Verhoging van lymfocyten via BAL (broncho-alveolair lavage)
Bewezen blootstelling
Compatibele kliniek, radiologie en longfunctie
Symptomen bronchiolitis
- tree in bud patroon: hele noduli ontstoken
- vaag begrensde centrilobulaire noduli
- verlaagde densiteit en airtrapping
- consolidaties
Twee typen bronchiolitis
Cellulair (acuut en chronisch) en fibrotisch (obliratief en organiserende pneumonie)
Behandeling EAA
Prednison en weg blijven van prikkel
Antracosis
ophoping van partikels/roet in de septa tussen de secundaire lobuli
Pneumoconiosen
- stoflongen: mijnwerkers door kolengruis
- silicose: steenhouwers door kiezelstof
- asbestose: fibrose door asbest
- berylliose: tandartsen door metaal
Problemen bij asbest inademen
- benigne plaques
- benigne pleurale effusie
- asbestose (fibrose)
- mesothelioom (pleurakanker)
- longkanker
Sarcoïdose
kenmerkend door granuloom, alleen wanneer het antigeen wordt gepresenteerd door een genetisch variant MHC. Vergrote lymfeklieren, infiltraten in de long, huidafwijkingen, erythema nodosum, oogontsteking.
Wat is een granuloom
compacte verzameling ontstekingscellen in de long, met name macrofagen met een ring van lymfocyten
Afwijkingen lichaam bij restrictieve longziekten
- clubbing
- reuma bij bijv. handen
- “mechanic hands” (anti-synthetase syndroom)

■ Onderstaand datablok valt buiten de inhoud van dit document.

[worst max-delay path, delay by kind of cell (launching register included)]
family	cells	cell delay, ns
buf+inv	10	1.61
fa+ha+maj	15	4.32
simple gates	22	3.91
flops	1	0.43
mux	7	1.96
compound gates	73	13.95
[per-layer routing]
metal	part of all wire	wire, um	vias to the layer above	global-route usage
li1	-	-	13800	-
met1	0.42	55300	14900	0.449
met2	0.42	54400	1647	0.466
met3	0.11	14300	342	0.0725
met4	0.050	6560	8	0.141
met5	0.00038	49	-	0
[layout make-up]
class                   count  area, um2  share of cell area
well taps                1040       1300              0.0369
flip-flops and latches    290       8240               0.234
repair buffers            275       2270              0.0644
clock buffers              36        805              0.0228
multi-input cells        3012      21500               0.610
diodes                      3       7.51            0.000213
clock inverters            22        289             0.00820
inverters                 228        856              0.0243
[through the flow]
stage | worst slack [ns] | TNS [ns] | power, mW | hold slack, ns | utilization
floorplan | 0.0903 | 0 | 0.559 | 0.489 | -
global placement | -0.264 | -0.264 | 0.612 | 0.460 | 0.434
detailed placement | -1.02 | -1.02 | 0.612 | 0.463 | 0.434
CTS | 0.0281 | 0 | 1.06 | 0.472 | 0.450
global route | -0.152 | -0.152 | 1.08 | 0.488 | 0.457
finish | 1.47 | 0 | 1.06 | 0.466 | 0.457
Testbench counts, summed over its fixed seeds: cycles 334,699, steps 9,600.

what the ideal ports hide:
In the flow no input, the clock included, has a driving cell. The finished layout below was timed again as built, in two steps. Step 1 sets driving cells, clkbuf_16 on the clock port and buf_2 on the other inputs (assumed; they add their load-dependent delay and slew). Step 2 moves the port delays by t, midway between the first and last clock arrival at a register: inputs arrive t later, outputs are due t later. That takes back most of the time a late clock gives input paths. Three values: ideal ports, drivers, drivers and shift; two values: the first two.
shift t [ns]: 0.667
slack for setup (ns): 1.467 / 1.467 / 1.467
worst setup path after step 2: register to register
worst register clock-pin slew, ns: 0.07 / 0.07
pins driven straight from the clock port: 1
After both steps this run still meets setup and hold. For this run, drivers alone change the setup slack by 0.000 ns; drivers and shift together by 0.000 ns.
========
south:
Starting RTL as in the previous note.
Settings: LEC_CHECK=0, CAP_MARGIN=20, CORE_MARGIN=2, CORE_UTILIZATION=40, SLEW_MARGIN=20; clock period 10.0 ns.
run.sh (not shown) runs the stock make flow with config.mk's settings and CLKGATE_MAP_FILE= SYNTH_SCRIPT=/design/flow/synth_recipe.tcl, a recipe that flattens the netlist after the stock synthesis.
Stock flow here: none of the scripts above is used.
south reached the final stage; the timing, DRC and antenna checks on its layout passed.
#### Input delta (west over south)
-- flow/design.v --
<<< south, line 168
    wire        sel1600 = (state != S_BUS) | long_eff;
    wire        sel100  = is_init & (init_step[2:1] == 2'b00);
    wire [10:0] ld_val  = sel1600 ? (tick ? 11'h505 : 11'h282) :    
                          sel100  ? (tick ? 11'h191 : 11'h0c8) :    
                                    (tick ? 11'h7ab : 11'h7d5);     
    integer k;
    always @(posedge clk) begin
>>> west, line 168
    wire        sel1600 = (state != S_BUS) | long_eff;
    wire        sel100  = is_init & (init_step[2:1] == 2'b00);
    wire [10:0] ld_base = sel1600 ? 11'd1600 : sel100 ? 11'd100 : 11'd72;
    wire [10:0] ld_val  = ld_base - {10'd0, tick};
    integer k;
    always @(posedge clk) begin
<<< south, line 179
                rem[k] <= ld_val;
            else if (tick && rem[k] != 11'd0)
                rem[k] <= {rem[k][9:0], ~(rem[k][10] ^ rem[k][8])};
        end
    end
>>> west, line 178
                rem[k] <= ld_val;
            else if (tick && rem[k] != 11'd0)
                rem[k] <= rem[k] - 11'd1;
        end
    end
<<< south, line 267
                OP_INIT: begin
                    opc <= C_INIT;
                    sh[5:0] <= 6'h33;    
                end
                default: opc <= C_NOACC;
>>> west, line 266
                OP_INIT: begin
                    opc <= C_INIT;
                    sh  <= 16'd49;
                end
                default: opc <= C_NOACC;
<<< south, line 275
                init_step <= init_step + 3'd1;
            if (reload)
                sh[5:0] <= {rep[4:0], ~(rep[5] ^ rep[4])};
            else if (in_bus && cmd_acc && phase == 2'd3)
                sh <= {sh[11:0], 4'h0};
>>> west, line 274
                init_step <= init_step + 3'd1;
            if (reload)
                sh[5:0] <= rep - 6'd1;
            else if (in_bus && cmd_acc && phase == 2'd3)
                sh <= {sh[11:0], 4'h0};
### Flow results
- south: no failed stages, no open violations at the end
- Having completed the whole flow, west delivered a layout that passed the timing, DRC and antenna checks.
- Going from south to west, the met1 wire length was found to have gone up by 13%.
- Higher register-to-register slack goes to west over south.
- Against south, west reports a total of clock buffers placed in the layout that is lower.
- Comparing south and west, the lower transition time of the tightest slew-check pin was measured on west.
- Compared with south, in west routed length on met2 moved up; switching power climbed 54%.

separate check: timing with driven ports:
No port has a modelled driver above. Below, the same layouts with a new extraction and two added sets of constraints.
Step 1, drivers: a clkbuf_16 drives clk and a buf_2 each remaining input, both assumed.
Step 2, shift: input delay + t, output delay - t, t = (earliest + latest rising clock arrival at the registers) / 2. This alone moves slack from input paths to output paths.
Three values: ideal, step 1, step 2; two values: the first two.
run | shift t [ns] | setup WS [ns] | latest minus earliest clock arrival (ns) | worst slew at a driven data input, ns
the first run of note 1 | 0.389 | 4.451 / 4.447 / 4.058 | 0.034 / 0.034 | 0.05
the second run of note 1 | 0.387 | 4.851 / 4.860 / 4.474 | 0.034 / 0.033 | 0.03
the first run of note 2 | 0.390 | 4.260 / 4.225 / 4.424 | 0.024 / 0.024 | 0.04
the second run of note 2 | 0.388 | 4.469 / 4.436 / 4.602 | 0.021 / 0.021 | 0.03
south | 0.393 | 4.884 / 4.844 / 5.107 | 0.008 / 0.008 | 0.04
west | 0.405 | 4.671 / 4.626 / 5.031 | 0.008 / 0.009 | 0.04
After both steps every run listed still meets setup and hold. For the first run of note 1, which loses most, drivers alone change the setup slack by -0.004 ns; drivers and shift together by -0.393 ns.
Background: an optimization exercise with open tools, aiming at small area. Do not read the settings as production practice. In this exercise RTL edits were held to simulation tests only and were not proved equivalent to the original. Power and IR drop assume default switching activity.

main:
Design wblsm_core, start of the top module:
module wblsm_core (
    input  wire        clk,
    input  wire        rst,
    input  wire [31:0] prog_len,
    output wire [31:0] prog_addr,
    input  wire [31:0] prog_data,
    output wire [1:0]  status,
    output wire [2:0]  cause,
    output wire [31:0] result,
    output wire [4:0]  depth
);
Size: ~2300 cells after synthesis, roughly 140 I/O pins, ~35000 µm² of cells after synthesis.
export LEC_CHECK = 0
export CAP_MARGIN = 20
export CORE_MARGIN = 2
export CORE_UTILIZATION = 65
export CTS_BUF_LIST = sky130_fd_sc_hd__clkbuf_8
export CTS_CLUSTER_DIAMETER = 50
export CTS_CLUSTER_SIZE = 20
export PLACE_DENSITY = 0.75
export SLEW_MARGIN = 20
create_clock -name core_clock -period 12.0 [get_ports {clk}]
standard.sh (not shown) runs the stock make flow with config.mk's settings and CLKGATE_MAP_FILE= SYNTH_SCRIPT=/design/flow/synth_recipe.tcl, a recipe that flattens the netlist after the stock synthesis.
==> flow/flow/run.sh <==
#!/bin/bash
# The standard layout (the standard.sh, unchanged synthesis), with
# sky130_fd_sc_hd__buf_1 as the port buffers and no dummy clock loads.
set -euo pipefail
export BUFFER_PORTS_ARGS="-buffer_cell sky130_fd_sc_hd__buf_1"
export CTS_ARGS="-sink_clustering_enable -repair_clock_nets -sink_clustering_size 20 -sink_clustering_max_diameter 50 -buf_list sky130_fd_sc_hd__clkbuf_8 -dont_use_dummy_load"
bash standard.sh > standard.log 2>&1
diff inputs: main => the feature branch
--- a/flow/design.v
+++ b/flow/design.v
@@ -13,29 +13,29 @@
     reg       init;
     reg       zA;            
     reg [1:0] status_q;
     reg [2:0] cause_q;
     reg [4:0] sp;
     reg [3:0] fp;
     reg [1:0] stage;
     reg [4:0] cur;           
     reg [4:0] nx;
     reg       eqT, eqR;
-    reg [3:0] bt;            
     reg       c_q, ic_q;
     reg       dirty;
     reg [31:0] D, Q, IP, R, B;
     reg        Rs;
     reg [32*14-1:0] L;       
     reg [32*8-1:0]  F;       
     reg [32*16-1:0] M;       
     reg [5:0]       A;       
+    wire [3:0]      bt = A[3:0];
     wire ph0 = (ph == 5'd0);
     wire ph1 = (ph == 5'd1);
     wire ph31 = (ph == 5'd31);
     wire halted = (status_q != 2'd0);
     wire run = ~init & ~halted;
     wire D0 = D[0];
     wire Q0 = Q[0];
     wire IP0 = IP[0];
     wire R0 = R[0];
     wire B0 = B[0];
@@ -194,21 +194,20 @@
         else      Q <= {Qin, Q[31:1]};
         if (iter) begin
             R  <= S33[31:0];
             Rs <= S33[32];
         end else begin
             R  <= {rin, R[31:1]};
             Rs <= (wb & aMOD) ? Rs : 1'b0;
         end
         IP <= {ip_in, IP[31:1]};
         B  <= {B_in, B[31:1]};
-        if (cE | (rE & ph03)) bt <= {B0, bt[3:1]};
         c_q  <= cnext;
         ic_q <= IP0 & icu;
     end
     generate
         for (g = 0; g < 14; g = g + 1) begin : lst
             wire prev = (g == 0) ? Q0 : Lo[(g == 0) ? 0 : g - 1];
             wire next = (g == 13) ? Lo[13] : Lo[(g == 13) ? 13 : g + 1];
             wire lin = lc ? prev : lpop ? next : Lo[g];
             always @(posedge clk) L[32*g +: 32] <= {lin, L[32*g+1 +: 31]};
         end
@@ -258,20 +257,21 @@
                     stage <= 2'd0;
                 end else if (aRET) begin
                     stage <= spgtb ? 2'd1 : 2'd2;
                 end else begin
                     stage <= stage + 2'd1;
                 end
             end
         end
     end
     always @(posedge clk) begin
+        if (cE | (rE & ph03)) A[3:0] <= {B0, A[3:1]};
         if (fetch) begin
             if (ph1) nx <= {isop, prog_data[3:0]};
             if (ph31) A <= (nx == 5'b10001) ? Q[6:1] : D[6:1];
             else if (ph0 & dup & ~dupok) A[3:0] <= 4'hF;
             zA <= (ph0 | zA) & ((ph < 5'd6) | ~((nx == 5'b10001) ? Qin : sum));
             ge_q <= gen;
             eqT <= (ph0 | eqT) & (sum == IP0);
             eqR <= (ph0 | eqR) & (Fo[0] == IP0);
         end
     end
## What came out
[compare] base=main new=the feature branch: global router's overall resource usage fell by 0.62 points, total power consumption of the routed design dropped 0.035 mW, total area of sequential cells saw a decrease, total leakage power went up.
For main, the critical path launch point was ph[4]$_SDFF_PP0_, unlike the feature branch, where it was ph[1]$_SDFF_PP0_.
In terms of xor and xnor fraction of the mapped netlist area, the feature branch and main differ only marginally.
In terms of clock network fraction of total power, the feature branch and main differ only marginally.
In the final reports, the cell area of the feature branch is smaller than that of main.
Summary of the comparison: area used by multi-input combinational logic is lower in the feature branch, relative to main.

==> static timing again, ports no longer ideal <==
No port has a modelled driver above. Below, the same layouts with a new extraction and two added sets of constraints.
Step 1, drivers: a clkbuf_16 drives clk and a buf_2 each remaining input, both assumed.
Step 2 times the ports against the registers' clock, not the clock port: input delays grow and output delays shrink by t, the midpoint of the rising clock arrivals with the driver on.
Three values: no drivers, after step 1, after step 2; two values: the first two.
run	t, ns	slack for setup (ns)	worst hold slack (ns)	slew at the worst register clock pin (ns)
main	0.726	0.548 / 0.548 / 0.548	0.279 / 0.279 / 0.279	0.11 / 0.11
the feature branch	0.704	0.597 / 0.597 / 0.597	0.254 / 0.254 / 0.254	0.11 / 0.11
After both steps setup and hold are still met in every run listed.
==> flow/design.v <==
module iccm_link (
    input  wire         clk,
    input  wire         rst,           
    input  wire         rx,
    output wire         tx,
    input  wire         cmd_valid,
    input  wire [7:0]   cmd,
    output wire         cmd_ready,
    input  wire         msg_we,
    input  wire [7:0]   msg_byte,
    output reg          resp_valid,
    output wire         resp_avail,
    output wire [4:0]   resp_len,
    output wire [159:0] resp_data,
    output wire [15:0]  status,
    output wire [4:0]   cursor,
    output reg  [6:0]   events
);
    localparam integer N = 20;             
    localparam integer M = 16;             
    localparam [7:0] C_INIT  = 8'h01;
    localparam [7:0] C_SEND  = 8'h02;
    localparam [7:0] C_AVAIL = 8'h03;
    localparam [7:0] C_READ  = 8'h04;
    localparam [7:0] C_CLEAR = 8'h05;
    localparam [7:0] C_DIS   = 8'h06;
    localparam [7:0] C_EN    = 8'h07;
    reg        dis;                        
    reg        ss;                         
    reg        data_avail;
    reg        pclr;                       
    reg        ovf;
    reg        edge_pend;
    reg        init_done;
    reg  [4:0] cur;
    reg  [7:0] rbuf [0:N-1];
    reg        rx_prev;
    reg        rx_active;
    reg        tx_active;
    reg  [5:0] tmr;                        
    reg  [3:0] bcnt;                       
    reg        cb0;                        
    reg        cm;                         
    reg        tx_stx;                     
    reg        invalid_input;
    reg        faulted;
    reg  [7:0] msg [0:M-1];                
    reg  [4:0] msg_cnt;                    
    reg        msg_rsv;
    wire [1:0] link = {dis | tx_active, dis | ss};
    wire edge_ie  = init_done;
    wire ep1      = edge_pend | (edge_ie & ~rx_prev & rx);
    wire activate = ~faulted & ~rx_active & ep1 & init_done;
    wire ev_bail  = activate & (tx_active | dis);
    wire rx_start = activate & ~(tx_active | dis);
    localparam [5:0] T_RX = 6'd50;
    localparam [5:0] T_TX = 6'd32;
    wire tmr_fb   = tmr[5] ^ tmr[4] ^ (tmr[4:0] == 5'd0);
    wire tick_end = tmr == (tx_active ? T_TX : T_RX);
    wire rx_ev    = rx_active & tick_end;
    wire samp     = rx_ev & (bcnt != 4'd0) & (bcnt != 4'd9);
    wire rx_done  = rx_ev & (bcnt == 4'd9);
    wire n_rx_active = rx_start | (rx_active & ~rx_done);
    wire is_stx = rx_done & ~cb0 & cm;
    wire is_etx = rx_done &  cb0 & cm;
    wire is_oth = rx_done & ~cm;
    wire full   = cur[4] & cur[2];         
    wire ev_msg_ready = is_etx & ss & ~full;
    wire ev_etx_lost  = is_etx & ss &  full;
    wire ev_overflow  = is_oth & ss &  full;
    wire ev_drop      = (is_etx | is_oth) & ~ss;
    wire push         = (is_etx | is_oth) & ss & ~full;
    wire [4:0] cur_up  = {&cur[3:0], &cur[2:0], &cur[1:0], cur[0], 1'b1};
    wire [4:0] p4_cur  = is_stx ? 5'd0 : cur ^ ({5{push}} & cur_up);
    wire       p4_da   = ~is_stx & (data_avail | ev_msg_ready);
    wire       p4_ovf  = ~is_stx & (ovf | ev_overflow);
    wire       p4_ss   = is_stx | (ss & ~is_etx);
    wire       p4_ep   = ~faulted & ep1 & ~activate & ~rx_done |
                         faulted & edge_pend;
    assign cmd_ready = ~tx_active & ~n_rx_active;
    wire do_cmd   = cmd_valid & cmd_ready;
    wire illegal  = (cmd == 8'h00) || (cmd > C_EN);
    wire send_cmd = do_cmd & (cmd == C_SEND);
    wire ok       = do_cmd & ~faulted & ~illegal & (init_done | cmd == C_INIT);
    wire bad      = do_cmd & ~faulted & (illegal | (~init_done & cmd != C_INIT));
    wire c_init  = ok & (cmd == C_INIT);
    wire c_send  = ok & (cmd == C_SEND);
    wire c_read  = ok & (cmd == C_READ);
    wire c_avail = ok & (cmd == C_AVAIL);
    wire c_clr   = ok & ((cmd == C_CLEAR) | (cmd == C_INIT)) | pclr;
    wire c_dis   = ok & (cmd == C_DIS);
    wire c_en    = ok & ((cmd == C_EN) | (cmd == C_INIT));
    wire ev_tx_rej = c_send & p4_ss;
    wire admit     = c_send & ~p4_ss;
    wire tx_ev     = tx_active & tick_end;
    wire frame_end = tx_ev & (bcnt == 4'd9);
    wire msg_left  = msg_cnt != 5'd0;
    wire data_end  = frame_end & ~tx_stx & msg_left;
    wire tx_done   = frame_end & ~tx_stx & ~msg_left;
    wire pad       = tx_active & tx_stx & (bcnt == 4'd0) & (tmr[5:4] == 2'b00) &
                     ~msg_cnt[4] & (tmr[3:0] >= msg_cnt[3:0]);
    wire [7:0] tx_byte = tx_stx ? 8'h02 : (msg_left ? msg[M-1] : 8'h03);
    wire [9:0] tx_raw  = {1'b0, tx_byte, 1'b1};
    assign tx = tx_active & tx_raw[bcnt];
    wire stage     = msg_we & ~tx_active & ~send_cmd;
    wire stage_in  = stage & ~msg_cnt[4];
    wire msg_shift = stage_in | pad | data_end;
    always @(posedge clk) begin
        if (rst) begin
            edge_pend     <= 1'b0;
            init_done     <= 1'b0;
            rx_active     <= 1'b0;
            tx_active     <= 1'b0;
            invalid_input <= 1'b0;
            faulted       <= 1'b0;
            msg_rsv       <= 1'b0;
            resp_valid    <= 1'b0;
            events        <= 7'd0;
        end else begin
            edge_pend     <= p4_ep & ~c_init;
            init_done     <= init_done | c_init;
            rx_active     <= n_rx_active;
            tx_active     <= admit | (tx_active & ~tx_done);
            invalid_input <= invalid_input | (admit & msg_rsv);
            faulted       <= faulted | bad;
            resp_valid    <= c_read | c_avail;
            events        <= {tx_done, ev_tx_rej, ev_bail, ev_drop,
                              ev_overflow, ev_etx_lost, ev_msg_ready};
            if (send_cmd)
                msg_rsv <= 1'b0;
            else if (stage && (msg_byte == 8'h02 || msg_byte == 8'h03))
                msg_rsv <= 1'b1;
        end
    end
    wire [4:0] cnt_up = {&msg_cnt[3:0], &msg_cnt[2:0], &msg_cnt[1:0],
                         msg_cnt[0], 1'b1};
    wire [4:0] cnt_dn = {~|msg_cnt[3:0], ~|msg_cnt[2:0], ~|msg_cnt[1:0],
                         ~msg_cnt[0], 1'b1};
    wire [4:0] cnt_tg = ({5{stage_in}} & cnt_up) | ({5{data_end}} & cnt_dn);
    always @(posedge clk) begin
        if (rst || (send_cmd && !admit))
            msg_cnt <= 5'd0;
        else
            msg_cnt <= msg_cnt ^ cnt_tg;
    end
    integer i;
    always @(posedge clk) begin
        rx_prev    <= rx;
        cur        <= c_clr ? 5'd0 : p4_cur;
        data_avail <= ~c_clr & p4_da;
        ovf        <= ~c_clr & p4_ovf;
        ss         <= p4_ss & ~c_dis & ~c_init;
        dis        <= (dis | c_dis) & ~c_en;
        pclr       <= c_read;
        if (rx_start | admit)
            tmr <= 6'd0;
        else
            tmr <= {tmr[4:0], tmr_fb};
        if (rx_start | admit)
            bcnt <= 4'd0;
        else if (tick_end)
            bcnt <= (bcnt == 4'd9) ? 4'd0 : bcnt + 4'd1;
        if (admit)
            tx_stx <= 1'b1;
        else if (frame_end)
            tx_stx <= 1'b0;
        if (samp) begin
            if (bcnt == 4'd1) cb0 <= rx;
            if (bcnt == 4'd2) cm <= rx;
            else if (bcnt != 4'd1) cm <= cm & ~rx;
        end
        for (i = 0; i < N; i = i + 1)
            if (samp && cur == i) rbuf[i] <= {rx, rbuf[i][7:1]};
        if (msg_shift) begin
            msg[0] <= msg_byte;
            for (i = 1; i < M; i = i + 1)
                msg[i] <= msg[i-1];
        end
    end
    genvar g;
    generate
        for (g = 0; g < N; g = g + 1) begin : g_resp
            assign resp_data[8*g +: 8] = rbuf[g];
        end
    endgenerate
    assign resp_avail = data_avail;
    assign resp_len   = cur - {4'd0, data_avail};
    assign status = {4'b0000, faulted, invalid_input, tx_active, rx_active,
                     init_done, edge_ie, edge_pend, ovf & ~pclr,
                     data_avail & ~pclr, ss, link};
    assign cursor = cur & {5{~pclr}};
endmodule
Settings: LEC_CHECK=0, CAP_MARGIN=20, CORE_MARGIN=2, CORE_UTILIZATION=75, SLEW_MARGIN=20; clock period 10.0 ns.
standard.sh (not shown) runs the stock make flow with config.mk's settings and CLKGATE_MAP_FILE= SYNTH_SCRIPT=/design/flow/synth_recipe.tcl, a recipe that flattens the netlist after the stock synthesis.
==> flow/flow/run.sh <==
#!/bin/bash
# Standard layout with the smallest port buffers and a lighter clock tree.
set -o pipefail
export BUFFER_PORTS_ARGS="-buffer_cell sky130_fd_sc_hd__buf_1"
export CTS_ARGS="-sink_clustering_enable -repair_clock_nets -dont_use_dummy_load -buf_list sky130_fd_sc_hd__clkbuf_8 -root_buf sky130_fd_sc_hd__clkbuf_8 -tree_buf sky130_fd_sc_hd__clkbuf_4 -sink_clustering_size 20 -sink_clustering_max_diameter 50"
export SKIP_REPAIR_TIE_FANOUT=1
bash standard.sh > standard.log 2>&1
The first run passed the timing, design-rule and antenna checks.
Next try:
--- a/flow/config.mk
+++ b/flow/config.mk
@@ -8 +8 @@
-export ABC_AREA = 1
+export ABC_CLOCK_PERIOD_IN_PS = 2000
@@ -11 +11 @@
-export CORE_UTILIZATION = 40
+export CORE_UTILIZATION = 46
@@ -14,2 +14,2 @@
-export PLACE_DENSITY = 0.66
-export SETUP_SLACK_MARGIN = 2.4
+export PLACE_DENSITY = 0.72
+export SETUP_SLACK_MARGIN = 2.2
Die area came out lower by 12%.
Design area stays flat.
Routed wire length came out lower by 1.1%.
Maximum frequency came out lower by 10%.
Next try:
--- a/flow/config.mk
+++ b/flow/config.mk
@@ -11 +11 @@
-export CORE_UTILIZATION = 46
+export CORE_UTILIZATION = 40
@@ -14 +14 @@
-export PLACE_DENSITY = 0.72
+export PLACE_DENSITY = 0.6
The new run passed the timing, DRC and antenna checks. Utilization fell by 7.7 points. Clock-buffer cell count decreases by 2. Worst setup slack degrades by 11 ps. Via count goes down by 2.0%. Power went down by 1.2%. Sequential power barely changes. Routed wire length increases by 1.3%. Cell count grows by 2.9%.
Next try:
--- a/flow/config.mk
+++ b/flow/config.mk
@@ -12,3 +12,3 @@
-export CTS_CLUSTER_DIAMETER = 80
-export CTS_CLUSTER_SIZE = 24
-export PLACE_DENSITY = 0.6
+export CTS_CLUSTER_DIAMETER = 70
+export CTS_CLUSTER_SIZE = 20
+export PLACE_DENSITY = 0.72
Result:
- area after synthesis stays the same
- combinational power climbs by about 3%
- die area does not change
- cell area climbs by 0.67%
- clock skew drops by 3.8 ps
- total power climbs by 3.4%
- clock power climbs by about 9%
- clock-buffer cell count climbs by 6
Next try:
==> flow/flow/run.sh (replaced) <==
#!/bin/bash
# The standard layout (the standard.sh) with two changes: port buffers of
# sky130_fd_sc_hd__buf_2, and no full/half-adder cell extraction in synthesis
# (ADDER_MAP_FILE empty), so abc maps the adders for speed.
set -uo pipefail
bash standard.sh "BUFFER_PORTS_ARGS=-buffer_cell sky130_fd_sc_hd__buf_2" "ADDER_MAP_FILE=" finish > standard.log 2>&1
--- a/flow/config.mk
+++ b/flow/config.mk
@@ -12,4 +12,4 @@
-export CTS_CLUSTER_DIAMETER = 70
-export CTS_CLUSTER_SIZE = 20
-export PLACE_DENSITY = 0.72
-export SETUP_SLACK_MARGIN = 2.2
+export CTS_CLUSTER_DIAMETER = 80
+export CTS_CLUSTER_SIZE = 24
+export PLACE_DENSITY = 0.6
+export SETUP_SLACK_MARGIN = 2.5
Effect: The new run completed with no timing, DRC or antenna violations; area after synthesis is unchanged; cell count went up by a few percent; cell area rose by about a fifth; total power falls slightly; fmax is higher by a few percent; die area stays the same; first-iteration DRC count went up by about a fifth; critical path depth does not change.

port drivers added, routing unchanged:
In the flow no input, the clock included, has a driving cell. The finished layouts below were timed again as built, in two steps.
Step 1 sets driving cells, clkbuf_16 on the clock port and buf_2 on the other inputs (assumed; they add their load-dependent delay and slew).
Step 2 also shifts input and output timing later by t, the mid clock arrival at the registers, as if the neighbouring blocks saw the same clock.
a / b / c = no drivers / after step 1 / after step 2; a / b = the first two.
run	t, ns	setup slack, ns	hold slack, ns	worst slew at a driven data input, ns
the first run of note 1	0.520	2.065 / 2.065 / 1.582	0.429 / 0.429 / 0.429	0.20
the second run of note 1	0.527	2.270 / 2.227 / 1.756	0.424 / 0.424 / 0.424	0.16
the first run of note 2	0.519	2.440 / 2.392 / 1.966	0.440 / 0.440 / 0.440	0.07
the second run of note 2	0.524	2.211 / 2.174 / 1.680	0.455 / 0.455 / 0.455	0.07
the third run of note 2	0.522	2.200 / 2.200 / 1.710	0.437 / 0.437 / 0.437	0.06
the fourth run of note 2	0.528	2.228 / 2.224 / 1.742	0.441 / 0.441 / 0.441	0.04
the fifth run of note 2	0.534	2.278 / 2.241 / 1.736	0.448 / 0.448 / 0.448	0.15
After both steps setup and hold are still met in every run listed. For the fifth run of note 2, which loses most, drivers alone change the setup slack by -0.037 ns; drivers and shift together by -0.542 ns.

- strakke huid (systemische sclerose)
5 groepen van interstitiële longziekten
- Idiopatisch/onbekende oorzaak: IPF.
- Omgeving/granulomateus: pneumoconiosen, EAA.
- Toxisch: medicatie, drugs, straling.
- CTD-ILD/collageen-vasculaire ziekte: reuma.
- Zeldzame vormen: sarcoïdose.
Waar zit het interstitium van de longen?
Tussen het epitheel van de alveoli
welk type collageen zit er vooral in bij longfibrose?
type I en III
risicofactoren IPF
- mannen boven 60 jaar
- erfelijkheid
- roken
- medicatie
- beroepsexpositie aan hout- en metaalstof
Symptomen IPF
- progressieve kortademigheid
- crepitaties longen
- droge hoest
- clubbing
Type I vs. type II pneumocyt
Type I: belangrijk voor oppervlak (97%, pannenkoek)
Type II: surfactant productie, regeneratie tot type I en proliferatie
Twee oorzaken inactieve type II alveolaire pneumocyt bij IPF
- mutatie van SP-C en SPA2 (surfactant proteïne), hierbij worden de proteïnen niet goed gevouwen waardoor ze vastlopen in het ER. hierdoor gaat de cel niet in apoptose maar cell senescense: slaapstand.
- afwijkingen in telomerase. het DNA van de AT-II cel raakt beschadigd wat leidt tot versnelde veroudering.
Fasen van wondgenezing longen
- hemostase: diffuse alveolaire schade (DAD), bij ARDS.
- ontsteking/inflammatie: vasodilatatie.
- proliferatie: epitheelcellen migreren naar randen, fibroblasten maken ECM, door ontstekingsmediatoren komen myofibroblasten in het interstitium, deze contraheren en trekken wondranden naar elkaar toe.
- herstel en remodellering: ophoping van fibroblasten en depositie collageen wordt gestopt -> stop signal, dit gaat mis bij longfibrose.